Your function, when finished computing the while loop must return a 4-tuple: (bpop, fpop, iter, converged) where bpop,fpop are the final populations of bunnies and foxes, iter is the total number of iterations the while loop repeated to reach this number (i.e. number of times you called the next_pop function), and converged is either True or False based on whether convergence was achieved. Your functions must not have any global variables and you must use a while loop in the convergence function. Your program will use these functions by first asking the user for the current bunny and fox population. Assume the input is a valid integer. Once a value is given for both populations, you must call function check_convergence(bpop, fpop) from your module and print out the returned values. Sample output from separate runs is given below:
Please enter the starting bunny population == 6 6 Please enter the starting fox population == 7 7 (Bunny, Fox): Start (6, 7) End: (30, 30), Converged: True in 8 generations
Please enter the starting bunny population == 10 10 Please enter the starting fox population == 10 10 (Bunny, Fox): Start (10, 10) End: (29, 30), Converged: False in 100 generations
Please enter the starting bunny population == 1000 1000 Please enter the starting fox population == 2 2 (Bunny, Fox): Start (1000, 2) End: (0, 41), Converged: True in 1 generations
When you are sure your program satisfy the requirements stated here, submit it. When you have tested your code, please submit it as hw5_part1.py.
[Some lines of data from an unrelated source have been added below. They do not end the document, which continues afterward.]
**config.mk**
```make
export PLATFORM = sky130hd
export DESIGN_NAME = makestuff_chunk_arbiter
export DESIGN_NICKNAME = d
export VERILOG_FILES = /design/src/rtl/makestuff_chunk_arbiter.sv
export SDC_FILE = /design/constraint.sdc
export NUM_CORES = 1
export LEC_CHECK = 0
export BUFFER_PORTS_ARGS = -buffer_cell sky130_fd_sc_hd__buf_2
export CAP_MARGIN = 10
export CORE_AREA = 2 2 71 73
export CTS_CLUSTER_SIZE = 14
export DETAILED_ROUTE_END_ITERATION = 7
export DIE_AREA = 0 0 73 75
export PLACE_DENSITY_LB_ADDON = 0.12
export SLEW_MARGIN = 20
export SYNTH_ARGS = -nofsm -noshare
export SYNTH_HDL_FRONTEND = slang
export SYNTH_SLANG_ARGS = --single-unit
export TNS_END_PERCENT = 1
```
**constraint.sdc**
```tcl
create_clock -name clk_in -period 1.9 [get_ports clk_in]
set_input_delay 0.095 -clock clk_in [delete_from_list [all_inputs] [get_ports clk_in]]
set_output_delay 0.095 -clock clk_in [all_outputs]
set_load 0.02 [all_outputs]
```
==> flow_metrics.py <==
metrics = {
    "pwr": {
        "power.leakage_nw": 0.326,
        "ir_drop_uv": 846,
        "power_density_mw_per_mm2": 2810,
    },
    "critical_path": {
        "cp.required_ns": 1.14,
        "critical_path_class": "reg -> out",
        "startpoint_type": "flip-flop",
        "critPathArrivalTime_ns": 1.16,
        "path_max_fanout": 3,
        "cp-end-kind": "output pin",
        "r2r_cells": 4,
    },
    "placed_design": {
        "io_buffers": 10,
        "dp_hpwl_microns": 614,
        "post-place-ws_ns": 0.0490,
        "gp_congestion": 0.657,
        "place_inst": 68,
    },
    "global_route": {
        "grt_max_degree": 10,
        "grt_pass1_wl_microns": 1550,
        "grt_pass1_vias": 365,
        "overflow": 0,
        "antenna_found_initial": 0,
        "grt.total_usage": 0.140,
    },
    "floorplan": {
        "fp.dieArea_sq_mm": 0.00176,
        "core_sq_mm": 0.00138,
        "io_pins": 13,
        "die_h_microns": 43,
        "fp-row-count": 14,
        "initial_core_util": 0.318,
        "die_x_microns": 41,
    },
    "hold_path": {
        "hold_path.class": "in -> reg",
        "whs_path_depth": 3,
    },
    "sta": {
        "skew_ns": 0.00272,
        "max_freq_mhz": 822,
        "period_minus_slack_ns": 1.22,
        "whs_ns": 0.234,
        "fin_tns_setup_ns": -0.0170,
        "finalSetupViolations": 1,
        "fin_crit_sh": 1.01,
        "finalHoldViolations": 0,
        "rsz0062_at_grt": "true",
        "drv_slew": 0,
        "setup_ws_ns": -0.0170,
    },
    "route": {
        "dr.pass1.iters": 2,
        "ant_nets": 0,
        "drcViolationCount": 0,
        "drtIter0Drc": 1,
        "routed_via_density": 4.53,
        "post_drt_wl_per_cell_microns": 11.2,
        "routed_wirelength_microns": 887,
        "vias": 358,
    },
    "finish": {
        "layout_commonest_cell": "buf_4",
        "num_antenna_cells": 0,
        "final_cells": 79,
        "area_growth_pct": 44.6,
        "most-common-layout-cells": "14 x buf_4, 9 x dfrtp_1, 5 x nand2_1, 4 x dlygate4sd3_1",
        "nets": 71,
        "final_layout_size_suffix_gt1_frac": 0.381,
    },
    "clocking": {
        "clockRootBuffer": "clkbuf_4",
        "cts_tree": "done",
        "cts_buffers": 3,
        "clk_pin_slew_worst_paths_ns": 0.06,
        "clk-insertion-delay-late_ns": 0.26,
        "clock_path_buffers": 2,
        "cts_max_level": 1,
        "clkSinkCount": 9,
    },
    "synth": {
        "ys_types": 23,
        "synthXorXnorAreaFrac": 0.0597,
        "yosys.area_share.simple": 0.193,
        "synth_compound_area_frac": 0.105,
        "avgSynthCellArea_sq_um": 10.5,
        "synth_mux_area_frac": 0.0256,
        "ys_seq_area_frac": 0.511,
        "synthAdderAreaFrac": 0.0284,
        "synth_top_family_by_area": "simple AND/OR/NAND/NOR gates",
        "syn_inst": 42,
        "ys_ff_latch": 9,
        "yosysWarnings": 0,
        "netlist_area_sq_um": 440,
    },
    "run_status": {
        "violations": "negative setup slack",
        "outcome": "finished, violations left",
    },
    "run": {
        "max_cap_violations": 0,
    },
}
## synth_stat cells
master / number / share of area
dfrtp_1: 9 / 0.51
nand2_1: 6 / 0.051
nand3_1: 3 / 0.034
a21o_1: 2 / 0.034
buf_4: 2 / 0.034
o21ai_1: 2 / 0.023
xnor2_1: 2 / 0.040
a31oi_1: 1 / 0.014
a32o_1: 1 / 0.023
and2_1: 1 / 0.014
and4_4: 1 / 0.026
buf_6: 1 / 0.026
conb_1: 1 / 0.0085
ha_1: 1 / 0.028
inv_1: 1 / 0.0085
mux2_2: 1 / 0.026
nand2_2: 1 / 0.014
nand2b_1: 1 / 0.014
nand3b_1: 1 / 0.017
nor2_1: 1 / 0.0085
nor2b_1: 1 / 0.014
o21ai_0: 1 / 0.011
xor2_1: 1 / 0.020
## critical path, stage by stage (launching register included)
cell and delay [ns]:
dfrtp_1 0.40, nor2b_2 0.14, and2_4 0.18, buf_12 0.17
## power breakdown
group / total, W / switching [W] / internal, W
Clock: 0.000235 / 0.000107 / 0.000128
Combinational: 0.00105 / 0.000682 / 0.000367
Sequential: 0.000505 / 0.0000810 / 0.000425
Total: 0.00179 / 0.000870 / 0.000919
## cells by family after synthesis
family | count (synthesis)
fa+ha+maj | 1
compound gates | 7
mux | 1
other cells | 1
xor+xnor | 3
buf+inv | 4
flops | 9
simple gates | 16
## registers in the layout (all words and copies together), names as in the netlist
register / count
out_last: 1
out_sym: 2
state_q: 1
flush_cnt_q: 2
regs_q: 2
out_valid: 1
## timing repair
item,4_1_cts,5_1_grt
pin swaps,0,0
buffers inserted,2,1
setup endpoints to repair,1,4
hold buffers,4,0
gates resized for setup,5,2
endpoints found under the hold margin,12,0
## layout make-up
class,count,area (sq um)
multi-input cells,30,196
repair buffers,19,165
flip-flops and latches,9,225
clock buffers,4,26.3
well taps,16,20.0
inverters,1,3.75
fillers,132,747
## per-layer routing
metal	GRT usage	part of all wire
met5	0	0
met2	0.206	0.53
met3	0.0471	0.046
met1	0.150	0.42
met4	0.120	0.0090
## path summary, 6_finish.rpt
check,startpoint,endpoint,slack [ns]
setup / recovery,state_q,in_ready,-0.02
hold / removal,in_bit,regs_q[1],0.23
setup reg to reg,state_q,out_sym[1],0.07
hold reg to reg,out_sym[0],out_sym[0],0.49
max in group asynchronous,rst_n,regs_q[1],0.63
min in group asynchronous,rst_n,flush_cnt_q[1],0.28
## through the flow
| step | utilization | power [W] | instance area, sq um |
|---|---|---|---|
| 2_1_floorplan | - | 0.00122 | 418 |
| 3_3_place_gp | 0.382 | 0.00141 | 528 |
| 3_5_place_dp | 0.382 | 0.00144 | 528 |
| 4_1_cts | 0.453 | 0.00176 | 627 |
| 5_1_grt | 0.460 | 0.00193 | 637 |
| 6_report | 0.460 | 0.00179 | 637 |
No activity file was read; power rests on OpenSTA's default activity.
===== src/rtl/adder.sv =====
// adder: registered WIDTH-bit carry-lookahead adder with carry-in, carry-out and status flags.
// Optional subtract mode when ADDER_SUB_EN is defined (adds the sub input).
module adder #(
    parameter int WIDTH = 32
) (
    input  logic             clk,
    input  logic             rst_n,
    input  logic [WIDTH-1:0] dataout1,
    input  logic [WIDTH-1:0] dataout2,
    input  logic             carryin,
`ifdef ADDER_SUB_EN
    input  logic             sub,
`endif
    input  logic             in_valid,
    output logic [WIDTH-1:0] resultofadd,
    output logic             carryout,
    output logic             overflow,
    output logic             zero,
    output logic             out_valid
);
    logic [WIDTH-1:0] b_op, g, p, sum;
    logic [WIDTH:0]   c;
    logic [WIDTH-1:0] result_d, result_q;
    logic             carryout_d, carryout_q;
    logic             overflow_d, overflow_q;
    logic             zero_d, zero_q;
    logic             out_valid_d, out_valid_q;

`ifdef ADDER_SUB_EN
    assign b_op = sub ? ~dataout2 : dataout2;
    assign c[0] = sub | carryin;
`else
    assign b_op = dataout2;
    assign c[0] = carryin;
`endif

    assign g   = dataout1 & b_op;
    assign p   = dataout1 ^ b_op;
    assign sum = p ^ c[WIDTH-1:0];

    // Lookahead inside each 4-bit group; the group carry-out ripples to the next group.
    genvar k;
    for (k = 0; k < WIDTH / 4; k++) begin : gen_cla
        localparam int B = 4 * k;
        assign c[B+1] = g[B] | (p[B] & c[B]);
        assign c[B+2] = g[B+1] | (p[B+1] & g[B]) | (p[B+1] & p[B] & c[B]);
        assign c[B+3] = g[B+2] | (p[B+2] & g[B+1]) | (p[B+2] & p[B+1] & g[B])
                      | (p[B+2] & p[B+1] & p[B] & c[B]);
        assign c[B+4] = g[B+3] | (p[B+3] & g[B+2]) | (p[B+3] & p[B+2] & g[B+1])
                      | (p[B+3] & p[B+2] & p[B+1] & g[B])
                      | (p[B+3] & p[B+2] & p[B+1] & p[B] & c[B]);
    end

    always_comb begin
        result_d    = in_valid ? sum : result_q;
        carryout_d  = in_valid ? c[WIDTH] : carryout_q;
        overflow_d  = in_valid ? (c[WIDTH] ^ c[WIDTH-1]) : overflow_q;
        zero_d      = in_valid ? (sum == '0) : zero_q;
        out_valid_d = in_valid;
    end

    always_ff @(posedge clk) begin
        if (!rst_n) begin
            result_q    <= '0;
            carryout_q  <= 1'b0;
            overflow_q  <= 1'b0;
            zero_q      <= 1'b0;
            out_valid_q <= 1'b0;
        end else begin
            result_q    <= result_d;
            carryout_q  <= carryout_d;
            overflow_q  <= overflow_d;
            zero_q      <= zero_d;
            out_valid_q <= out_valid_d;
        end
    end

    assign resultofadd = result_q;
    assign carryout    = carryout_q;
    assign overflow    = overflow_q;
    assign zero        = zero_q;
    assign out_valid   = out_valid_q;
endmodule
## config.mk

```make
export PLATFORM = sky130hd
export DESIGN_NAME = seven_segment_scanner
export DESIGN_NICKNAME = d
export VERILOG_FILES = /design/src/rtl/seven_segment_scanner.sv
export SDC_FILE = /design/constraint.sdc
export NUM_CORES = 1
export LEC_CHECK = 0
export ABC_CLOCK_PERIOD_IN_PS = 3050
export BUFFER_PORTS_ARGS = -buffer_cell sky130_fd_sc_hd__buf_2
export CORE_ASPECT_RATIO = 0.5
export CORE_MARGIN = 2
export CORE_UTILIZATION = 55
export CTS_BUF_LIST = sky130_fd_sc_hd__clkbuf_8
export CTS_CLUSTER_SIZE = 8
export DETAILED_ROUTE_END_ITERATION = 7
export GPL_TIMING_DRIVEN = 0
export PLACE_DENSITY = 0.81
export SLEW_MARGIN = 30
export SYNTH_ARGS = -nofsm -noshare
export SYNTH_HDL_FRONTEND = slang
export SYNTH_SLANG_ARGS = --single-unit
export TNS_END_PERCENT = 5
```

## constraint.sdc

```tcl
create_clock -name clk -period 3.05 [get_ports clk]
set_input_delay 0.1525 -clock clk [delete_from_list [all_inputs] [get_ports clk]]
set_output_delay 0.1525 -clock clk [all_outputs]
set_load 0.01 [all_outputs]
```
Part 2: Election Time in Pythonia
In the spirit of the budding election season, let us examine the current political struggles in the far-off land of Pythonia. You will run a fantasy election in which candidates are trying to win villages by obtaining more votes than their competitors. On election day, villagers head to the polls and cast their vote, and the results pour in state-by-state. Before the next state’s outcome is announced, you decide to run a simulation to see which of two running candidates will be ranked higher based on the state’s voting turnout and the candidates’ current standing. Write a program to read from the user a comma-separated string that represents the current standing of two candidates in the election. The input is of the form:
candidate name, states won, states tied, total representative votes
Compute the candidate’s current standing (or “rank”) by adding up the following:
• each state won is worth 5 points • each state with a tied-win is worth 2 points • count half (rounding down) of the total representative votes
One candidate is ranked higher than another simply if this score is higher than the other candidate’s. Now you prepare for the different possible outcomes of the next state’s voting for the candidates. Each candidate can receive 0 to 4 representative votes from the villagers, so the possible outcomes look like 1-0, 1-1, 0-1, 0-0, 2-0, 2-1, 2-2, 1-3, etc. In these outcomes, the candidate with more representative votes wins the state, and both candidates receive a ”tied win” if the score is tied. For any possible outcome, compute which candidate will have the higher standing after winning or losing and print the first letter of the winning candidate’s name as the result, or ‘-’ if the candidates then have the same standing. You will print this information in a 5 by 5 board. For simplicity, assume the input will be in the correct format, with no spaces around commas. You must use for loops to accomplish this. The output below uses 5 spaces for each column. Here is a possible run of the program in Wing:
Enter candidate 1 stats == Lovelace,5,1,28 Lovelace,5,1,28 Enter candidate 2 stats == Turing,4,3,29 Turing,4,3,29 Columns are Lovelace's votes, rows are Turing's votes Votes| 0 1 2 3 4 -----|------------------------0 | L L L L L 1 | T - L L L 2 | T T L L L 3 | T T T - L 4 | T T T T L
In this case, Lovelace and Turing have two chances to be tied in rank if the outcome of this next state is 1-1 or 3-3. Here is another possible run:
Enter candidate 1 stats == Engelbart,6,0,32 Engelbart,6,0,32 Enter candidate 2 stats == Babbage,3,1,22 Babbage,3,1,22 Columns are Engelbart's votes, rows are Babbage's votes Votes| 0 1 2 3 4 -----|------------------------0 | E E E E E 1 | E E E E E 2 | E E E E E 3 | E E E E E 4 | E E E E E
In this case, Engelbart is already doing so well that even losing the state would not lower his rank below Babbage. You must use functions for this part. Keep in mind as you break down this part into steps that a function should aim to solve just one task so that main code and other functions can call it whenever needed. Here are some suggestions of functions you might want to write for this part:
• make_board(candidate1, candidate2): return the board to print as a string (or list of strings) • print_board(board): print the board in the above format • winner(candidate1, candidate2, outcome): take two candidate’s information and one possible outcome, and return the letter to print, the “winner”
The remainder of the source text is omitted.